(Dataset)

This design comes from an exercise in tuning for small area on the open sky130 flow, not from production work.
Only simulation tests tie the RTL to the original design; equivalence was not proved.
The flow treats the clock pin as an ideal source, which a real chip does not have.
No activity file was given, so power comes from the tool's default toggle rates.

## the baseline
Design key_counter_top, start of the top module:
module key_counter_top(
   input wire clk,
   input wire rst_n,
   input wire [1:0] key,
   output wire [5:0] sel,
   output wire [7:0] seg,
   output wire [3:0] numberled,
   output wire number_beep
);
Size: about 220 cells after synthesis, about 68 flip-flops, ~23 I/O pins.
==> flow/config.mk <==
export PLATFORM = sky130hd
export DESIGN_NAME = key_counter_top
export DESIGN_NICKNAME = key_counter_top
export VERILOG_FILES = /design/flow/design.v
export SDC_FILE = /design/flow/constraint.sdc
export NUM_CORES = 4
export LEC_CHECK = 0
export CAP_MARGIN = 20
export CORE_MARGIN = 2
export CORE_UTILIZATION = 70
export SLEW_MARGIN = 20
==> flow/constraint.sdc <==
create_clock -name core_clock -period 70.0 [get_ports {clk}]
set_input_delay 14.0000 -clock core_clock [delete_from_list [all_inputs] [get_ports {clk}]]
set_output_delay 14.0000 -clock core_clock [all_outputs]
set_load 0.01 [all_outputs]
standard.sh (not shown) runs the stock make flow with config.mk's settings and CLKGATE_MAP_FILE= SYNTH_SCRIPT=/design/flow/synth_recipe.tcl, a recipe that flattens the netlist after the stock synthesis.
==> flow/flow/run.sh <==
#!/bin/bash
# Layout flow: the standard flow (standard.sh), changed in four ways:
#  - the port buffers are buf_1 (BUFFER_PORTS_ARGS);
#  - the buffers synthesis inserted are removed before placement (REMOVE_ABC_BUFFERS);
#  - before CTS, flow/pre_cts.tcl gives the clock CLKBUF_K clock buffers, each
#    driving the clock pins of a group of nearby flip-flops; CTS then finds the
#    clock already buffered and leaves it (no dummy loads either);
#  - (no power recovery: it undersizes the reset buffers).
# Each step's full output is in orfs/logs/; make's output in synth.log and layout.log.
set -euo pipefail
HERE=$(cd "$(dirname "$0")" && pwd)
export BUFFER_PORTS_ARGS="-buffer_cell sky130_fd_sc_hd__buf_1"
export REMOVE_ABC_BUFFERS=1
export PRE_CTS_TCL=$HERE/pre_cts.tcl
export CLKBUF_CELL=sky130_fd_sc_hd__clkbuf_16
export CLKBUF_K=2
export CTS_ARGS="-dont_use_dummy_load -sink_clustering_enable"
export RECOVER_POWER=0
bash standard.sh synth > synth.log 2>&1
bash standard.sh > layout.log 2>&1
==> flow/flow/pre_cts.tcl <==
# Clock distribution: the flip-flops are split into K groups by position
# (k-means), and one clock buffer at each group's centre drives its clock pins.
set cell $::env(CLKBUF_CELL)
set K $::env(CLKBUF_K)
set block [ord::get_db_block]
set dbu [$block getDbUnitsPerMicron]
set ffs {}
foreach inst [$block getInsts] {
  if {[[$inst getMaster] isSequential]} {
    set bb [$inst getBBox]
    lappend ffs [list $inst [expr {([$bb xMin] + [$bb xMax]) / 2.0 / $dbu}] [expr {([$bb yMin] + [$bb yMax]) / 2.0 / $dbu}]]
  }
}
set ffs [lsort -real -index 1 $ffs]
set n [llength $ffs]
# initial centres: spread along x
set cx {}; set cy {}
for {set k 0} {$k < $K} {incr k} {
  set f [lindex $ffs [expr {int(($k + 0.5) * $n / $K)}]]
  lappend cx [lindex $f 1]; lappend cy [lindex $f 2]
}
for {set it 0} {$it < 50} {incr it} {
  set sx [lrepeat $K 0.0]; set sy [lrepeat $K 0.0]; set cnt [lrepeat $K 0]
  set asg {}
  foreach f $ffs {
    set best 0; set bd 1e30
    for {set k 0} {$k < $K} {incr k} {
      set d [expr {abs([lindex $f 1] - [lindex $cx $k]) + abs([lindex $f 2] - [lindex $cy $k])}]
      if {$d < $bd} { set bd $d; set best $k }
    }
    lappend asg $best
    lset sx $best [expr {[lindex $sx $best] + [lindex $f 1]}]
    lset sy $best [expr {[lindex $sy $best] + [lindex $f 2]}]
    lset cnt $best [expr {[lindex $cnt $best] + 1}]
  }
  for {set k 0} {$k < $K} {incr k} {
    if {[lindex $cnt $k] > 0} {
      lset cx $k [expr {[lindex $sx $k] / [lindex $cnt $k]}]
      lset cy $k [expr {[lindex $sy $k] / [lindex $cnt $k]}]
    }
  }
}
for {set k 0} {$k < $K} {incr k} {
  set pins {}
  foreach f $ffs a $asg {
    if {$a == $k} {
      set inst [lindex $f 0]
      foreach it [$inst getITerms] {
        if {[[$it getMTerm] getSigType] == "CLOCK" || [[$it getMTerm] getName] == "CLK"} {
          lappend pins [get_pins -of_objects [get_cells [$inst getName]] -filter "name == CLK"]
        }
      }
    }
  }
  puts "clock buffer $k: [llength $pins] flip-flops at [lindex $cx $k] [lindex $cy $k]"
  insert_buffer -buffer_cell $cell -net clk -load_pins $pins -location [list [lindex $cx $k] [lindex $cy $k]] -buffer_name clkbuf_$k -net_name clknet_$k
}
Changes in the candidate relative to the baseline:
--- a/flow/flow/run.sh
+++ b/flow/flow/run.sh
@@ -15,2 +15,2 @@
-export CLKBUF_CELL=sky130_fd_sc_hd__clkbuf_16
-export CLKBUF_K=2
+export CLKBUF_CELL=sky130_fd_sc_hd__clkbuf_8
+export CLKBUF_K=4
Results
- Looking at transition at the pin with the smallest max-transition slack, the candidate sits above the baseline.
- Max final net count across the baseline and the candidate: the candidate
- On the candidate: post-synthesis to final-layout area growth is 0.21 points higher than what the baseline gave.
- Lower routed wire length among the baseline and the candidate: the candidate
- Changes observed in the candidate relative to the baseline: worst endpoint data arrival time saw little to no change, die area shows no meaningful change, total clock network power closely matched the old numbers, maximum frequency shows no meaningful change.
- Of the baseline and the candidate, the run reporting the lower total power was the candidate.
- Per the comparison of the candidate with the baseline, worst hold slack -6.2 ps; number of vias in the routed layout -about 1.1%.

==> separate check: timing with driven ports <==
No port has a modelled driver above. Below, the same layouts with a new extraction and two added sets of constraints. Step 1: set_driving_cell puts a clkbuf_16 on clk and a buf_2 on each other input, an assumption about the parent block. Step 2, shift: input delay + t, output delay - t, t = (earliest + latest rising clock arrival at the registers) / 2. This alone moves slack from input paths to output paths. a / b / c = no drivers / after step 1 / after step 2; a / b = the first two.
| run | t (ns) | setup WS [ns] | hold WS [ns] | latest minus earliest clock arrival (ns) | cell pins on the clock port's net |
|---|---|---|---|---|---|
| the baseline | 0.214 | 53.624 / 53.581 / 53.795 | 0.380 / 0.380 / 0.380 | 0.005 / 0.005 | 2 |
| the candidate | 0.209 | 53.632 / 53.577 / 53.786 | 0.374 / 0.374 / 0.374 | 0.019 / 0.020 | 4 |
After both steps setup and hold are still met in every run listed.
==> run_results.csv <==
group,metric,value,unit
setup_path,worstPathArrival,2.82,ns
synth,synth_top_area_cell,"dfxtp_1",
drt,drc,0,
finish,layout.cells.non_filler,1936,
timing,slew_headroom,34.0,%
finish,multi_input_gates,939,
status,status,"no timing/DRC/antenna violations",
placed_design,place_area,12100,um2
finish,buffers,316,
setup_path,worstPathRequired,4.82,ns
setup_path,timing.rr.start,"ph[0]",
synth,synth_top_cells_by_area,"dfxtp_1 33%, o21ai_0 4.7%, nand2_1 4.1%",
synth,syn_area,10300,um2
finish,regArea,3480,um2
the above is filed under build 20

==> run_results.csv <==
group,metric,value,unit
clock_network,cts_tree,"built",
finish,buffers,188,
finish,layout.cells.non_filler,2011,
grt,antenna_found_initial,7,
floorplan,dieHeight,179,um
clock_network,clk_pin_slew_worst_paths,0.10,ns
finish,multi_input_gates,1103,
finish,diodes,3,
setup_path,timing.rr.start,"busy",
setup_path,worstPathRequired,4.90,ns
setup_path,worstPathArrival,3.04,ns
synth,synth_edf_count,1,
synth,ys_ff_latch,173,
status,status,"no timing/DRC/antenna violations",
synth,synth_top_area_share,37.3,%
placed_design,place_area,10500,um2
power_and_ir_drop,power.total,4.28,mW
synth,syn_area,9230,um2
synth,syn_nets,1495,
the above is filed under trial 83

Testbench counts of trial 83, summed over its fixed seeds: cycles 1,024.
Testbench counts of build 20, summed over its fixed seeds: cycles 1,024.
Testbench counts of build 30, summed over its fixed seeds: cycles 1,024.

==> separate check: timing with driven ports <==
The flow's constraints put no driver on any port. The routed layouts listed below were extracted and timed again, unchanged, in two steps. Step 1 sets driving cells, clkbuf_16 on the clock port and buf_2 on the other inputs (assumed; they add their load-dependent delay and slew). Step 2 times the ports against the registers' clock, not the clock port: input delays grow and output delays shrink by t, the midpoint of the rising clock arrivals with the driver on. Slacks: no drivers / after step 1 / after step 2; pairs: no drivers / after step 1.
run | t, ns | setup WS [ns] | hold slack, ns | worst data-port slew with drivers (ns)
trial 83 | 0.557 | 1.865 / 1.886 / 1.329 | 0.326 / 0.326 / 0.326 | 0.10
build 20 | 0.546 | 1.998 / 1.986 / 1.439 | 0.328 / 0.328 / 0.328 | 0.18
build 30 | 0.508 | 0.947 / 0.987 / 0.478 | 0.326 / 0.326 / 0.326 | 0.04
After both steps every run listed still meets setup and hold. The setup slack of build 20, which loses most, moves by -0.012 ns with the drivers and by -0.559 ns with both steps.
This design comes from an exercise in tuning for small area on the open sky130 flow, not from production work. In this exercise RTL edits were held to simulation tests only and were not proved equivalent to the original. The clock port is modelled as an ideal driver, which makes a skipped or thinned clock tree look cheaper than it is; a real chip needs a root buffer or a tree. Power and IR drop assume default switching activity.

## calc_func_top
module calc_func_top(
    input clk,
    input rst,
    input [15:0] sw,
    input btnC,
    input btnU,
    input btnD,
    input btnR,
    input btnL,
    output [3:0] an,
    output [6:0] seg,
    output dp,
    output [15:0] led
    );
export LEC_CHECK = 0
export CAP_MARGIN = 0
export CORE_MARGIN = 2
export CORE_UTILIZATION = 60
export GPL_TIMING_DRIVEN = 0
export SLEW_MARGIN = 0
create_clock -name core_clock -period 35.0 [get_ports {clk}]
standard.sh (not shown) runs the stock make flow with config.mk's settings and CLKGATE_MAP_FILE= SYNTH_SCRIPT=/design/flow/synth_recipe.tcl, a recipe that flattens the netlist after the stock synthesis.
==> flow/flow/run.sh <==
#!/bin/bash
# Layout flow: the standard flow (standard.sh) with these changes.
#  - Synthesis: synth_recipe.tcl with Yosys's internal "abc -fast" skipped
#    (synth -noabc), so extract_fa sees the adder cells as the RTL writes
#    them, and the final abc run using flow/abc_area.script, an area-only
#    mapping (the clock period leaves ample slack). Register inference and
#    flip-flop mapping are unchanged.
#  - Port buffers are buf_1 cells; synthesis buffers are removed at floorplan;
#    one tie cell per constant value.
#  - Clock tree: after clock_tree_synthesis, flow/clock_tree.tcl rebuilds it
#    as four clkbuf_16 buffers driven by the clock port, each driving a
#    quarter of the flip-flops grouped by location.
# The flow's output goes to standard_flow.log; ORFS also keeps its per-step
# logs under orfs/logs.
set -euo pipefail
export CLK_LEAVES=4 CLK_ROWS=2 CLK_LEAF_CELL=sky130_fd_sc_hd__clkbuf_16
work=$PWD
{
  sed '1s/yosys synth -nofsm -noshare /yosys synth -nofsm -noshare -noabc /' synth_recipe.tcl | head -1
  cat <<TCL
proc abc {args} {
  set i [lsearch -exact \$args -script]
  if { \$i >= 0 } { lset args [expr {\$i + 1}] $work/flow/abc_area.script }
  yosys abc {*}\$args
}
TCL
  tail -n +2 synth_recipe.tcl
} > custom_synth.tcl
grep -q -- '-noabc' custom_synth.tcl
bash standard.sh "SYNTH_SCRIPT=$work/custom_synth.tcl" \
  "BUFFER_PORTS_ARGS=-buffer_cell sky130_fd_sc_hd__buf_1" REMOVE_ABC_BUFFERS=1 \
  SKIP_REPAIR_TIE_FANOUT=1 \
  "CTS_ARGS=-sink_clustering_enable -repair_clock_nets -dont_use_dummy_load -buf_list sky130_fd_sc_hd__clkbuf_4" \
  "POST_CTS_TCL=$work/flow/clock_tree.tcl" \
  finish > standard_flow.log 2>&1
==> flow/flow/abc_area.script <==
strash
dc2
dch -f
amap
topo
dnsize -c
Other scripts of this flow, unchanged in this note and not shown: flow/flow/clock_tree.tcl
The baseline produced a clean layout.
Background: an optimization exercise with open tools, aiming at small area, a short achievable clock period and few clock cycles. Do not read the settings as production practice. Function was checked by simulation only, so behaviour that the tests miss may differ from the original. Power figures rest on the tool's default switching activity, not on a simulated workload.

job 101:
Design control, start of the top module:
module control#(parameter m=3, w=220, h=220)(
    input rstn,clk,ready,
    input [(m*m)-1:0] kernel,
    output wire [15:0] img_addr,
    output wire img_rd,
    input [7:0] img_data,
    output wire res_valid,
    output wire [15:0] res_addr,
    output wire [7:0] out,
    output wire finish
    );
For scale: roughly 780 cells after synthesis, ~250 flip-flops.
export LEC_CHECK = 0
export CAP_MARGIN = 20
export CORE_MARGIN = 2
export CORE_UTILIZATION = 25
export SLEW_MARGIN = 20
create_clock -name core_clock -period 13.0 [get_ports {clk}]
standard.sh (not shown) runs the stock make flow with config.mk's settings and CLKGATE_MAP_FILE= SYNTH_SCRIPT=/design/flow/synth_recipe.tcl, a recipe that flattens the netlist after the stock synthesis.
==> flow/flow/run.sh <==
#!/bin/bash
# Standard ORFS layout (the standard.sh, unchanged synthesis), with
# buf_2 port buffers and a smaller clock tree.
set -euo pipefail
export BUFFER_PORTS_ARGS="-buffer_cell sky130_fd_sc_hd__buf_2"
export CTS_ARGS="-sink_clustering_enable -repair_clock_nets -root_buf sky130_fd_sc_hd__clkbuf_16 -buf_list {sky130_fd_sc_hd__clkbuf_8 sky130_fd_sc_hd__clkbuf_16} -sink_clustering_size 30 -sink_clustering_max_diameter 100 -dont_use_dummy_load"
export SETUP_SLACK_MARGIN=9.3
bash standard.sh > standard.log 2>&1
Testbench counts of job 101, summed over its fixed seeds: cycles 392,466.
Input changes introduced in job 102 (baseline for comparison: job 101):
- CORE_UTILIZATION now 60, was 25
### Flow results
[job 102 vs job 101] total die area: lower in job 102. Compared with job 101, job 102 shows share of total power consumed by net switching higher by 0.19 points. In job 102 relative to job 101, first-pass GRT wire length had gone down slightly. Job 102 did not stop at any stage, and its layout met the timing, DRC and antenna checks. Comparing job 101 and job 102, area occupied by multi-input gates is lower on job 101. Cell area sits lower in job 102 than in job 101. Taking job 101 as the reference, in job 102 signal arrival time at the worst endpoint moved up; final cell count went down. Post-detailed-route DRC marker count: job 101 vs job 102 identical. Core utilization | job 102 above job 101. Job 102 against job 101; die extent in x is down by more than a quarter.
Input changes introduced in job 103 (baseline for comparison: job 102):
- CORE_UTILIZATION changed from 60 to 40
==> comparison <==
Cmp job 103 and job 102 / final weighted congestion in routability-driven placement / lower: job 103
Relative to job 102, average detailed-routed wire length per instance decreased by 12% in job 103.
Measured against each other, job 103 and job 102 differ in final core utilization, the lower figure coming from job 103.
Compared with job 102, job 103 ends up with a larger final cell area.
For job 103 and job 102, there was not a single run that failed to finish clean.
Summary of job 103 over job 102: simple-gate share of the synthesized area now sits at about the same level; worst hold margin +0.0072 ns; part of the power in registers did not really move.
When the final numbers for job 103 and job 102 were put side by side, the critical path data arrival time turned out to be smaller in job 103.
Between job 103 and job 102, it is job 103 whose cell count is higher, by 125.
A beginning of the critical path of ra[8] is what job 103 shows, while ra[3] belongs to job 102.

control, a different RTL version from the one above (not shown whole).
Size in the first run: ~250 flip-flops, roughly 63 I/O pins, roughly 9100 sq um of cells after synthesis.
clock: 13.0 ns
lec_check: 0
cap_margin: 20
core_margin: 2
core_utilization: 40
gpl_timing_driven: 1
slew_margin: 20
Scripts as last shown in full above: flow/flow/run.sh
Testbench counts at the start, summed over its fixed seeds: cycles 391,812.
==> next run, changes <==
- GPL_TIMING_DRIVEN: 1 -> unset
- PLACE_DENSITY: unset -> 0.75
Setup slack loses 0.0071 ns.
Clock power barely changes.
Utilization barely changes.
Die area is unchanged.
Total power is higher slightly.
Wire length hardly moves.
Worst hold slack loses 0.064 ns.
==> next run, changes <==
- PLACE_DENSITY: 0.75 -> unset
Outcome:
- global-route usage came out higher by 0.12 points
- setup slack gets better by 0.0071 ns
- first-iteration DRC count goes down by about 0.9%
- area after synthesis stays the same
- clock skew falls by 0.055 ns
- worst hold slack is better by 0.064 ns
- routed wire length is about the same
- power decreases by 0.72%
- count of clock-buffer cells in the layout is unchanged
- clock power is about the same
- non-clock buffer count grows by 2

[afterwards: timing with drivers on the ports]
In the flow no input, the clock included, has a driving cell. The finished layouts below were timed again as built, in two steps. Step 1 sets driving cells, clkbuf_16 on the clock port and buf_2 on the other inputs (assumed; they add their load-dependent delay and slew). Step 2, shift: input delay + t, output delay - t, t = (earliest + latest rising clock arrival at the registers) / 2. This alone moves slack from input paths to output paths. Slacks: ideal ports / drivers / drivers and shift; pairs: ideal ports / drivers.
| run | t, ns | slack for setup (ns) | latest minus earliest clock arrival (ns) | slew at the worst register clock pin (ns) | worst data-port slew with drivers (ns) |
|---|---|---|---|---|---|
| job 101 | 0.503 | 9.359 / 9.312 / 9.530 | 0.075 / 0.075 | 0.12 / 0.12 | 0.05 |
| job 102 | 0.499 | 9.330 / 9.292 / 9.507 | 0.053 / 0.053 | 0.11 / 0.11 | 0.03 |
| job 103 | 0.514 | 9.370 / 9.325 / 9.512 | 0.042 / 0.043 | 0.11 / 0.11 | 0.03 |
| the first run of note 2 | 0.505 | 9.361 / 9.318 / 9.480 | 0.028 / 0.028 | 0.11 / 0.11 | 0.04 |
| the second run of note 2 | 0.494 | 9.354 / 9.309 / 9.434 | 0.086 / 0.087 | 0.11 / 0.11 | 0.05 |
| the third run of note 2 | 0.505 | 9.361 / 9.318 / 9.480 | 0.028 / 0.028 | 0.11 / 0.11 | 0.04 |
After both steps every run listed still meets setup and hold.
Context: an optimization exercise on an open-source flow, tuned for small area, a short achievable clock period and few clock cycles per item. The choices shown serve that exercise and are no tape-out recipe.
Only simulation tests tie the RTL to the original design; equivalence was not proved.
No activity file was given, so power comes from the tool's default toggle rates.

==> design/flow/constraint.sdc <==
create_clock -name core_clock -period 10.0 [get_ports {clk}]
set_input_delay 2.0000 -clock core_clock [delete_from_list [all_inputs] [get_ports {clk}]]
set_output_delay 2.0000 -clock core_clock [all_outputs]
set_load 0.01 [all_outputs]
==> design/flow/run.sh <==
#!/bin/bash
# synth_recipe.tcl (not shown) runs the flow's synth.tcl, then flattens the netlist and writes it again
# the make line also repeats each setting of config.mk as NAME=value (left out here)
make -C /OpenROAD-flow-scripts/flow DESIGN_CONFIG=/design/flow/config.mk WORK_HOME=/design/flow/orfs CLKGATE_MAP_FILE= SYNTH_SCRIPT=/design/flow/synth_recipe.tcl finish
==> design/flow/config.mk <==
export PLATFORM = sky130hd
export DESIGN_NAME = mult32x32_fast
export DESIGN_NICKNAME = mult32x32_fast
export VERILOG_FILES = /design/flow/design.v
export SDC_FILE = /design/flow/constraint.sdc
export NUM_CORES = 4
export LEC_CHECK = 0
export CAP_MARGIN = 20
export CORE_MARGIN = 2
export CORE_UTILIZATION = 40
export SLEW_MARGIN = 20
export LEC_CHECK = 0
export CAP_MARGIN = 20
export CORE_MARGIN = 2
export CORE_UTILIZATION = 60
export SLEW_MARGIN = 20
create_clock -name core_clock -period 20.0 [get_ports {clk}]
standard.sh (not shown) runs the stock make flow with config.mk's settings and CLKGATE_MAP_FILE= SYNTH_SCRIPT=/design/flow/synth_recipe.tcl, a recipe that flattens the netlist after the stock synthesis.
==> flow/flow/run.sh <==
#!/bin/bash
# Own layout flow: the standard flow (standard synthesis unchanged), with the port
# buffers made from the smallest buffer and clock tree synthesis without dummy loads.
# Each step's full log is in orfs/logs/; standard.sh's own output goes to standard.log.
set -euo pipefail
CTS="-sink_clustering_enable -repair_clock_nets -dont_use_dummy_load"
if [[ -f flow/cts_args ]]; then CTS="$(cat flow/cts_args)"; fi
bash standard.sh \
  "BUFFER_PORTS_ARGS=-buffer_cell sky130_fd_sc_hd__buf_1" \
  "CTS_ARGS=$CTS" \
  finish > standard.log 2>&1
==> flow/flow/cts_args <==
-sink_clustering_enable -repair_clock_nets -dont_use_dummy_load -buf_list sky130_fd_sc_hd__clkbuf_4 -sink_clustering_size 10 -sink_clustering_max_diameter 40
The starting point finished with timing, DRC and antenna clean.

(End Dataset)

Search the data above for the string "filed" and return every line that has it.

Solution for this problem:
the above is filed under build 20
the above is filed under trial 83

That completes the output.